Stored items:
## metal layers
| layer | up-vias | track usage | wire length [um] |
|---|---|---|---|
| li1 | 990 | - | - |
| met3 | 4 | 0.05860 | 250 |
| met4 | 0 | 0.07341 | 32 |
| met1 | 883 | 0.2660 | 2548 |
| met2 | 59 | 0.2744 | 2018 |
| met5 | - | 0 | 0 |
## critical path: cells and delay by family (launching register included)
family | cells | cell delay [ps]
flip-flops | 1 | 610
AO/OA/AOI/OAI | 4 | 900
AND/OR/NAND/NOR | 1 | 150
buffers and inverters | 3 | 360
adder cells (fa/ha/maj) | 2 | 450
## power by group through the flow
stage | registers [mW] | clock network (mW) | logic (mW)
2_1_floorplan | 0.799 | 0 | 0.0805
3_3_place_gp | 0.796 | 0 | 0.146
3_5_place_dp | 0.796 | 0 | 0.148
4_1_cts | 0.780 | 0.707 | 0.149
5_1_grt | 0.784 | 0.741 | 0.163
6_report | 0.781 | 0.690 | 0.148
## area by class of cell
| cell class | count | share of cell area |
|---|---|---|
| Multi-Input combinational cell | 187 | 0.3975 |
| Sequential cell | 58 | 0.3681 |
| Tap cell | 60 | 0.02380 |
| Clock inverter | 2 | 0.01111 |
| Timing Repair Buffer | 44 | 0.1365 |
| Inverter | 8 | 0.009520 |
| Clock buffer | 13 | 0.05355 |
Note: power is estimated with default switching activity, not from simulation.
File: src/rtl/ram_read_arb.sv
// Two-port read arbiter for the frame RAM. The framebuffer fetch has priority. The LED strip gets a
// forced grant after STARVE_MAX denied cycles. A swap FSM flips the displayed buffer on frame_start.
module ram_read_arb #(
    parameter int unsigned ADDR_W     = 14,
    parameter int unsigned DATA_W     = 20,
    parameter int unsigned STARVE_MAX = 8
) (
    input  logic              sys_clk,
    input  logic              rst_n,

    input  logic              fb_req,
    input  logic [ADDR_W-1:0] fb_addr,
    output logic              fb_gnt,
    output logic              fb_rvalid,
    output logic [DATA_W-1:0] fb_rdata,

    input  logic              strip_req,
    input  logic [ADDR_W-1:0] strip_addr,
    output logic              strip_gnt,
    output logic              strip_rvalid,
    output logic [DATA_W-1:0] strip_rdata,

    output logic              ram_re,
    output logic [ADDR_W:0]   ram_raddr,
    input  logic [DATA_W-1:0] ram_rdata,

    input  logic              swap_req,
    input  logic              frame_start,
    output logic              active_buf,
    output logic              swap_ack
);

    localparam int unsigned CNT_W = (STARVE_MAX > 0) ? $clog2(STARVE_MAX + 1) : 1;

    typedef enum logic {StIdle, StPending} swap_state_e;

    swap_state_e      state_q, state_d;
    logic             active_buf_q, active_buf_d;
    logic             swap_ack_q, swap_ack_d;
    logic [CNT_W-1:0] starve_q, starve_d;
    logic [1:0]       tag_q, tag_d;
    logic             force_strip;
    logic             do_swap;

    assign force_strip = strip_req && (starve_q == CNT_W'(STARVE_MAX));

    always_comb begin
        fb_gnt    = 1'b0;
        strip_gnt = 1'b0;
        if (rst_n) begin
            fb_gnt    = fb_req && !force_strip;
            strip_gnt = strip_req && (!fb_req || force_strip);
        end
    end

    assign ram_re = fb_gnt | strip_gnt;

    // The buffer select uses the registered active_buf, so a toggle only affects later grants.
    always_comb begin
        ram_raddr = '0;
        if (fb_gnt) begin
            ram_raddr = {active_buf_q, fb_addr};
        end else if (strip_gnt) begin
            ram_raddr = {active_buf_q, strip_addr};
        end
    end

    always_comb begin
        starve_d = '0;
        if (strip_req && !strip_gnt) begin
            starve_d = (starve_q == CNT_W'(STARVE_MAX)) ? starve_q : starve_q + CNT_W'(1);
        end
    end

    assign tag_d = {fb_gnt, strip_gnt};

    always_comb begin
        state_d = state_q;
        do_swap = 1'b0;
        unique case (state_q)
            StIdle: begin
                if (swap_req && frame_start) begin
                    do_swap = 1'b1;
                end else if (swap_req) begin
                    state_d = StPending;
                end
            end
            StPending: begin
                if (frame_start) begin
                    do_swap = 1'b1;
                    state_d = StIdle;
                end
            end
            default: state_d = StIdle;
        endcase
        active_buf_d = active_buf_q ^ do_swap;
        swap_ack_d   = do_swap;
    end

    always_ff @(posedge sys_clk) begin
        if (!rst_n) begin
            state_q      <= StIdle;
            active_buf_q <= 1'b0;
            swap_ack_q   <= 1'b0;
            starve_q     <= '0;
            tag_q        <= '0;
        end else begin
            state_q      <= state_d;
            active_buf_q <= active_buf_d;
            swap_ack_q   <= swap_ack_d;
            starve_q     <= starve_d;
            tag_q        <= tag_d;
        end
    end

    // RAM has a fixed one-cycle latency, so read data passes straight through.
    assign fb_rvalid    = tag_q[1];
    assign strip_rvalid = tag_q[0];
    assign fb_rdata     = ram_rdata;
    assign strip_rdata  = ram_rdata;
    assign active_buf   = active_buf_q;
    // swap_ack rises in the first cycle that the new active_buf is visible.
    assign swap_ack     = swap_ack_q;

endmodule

= Problem =
The lines in the records above that include the word "cells" must be copied out.

= Response to the exercise =
## critical path: cells and delay by family (launching register included)
family | cells | cell delay [ps]
adder cells (fa/ha/maj) | 2 | 450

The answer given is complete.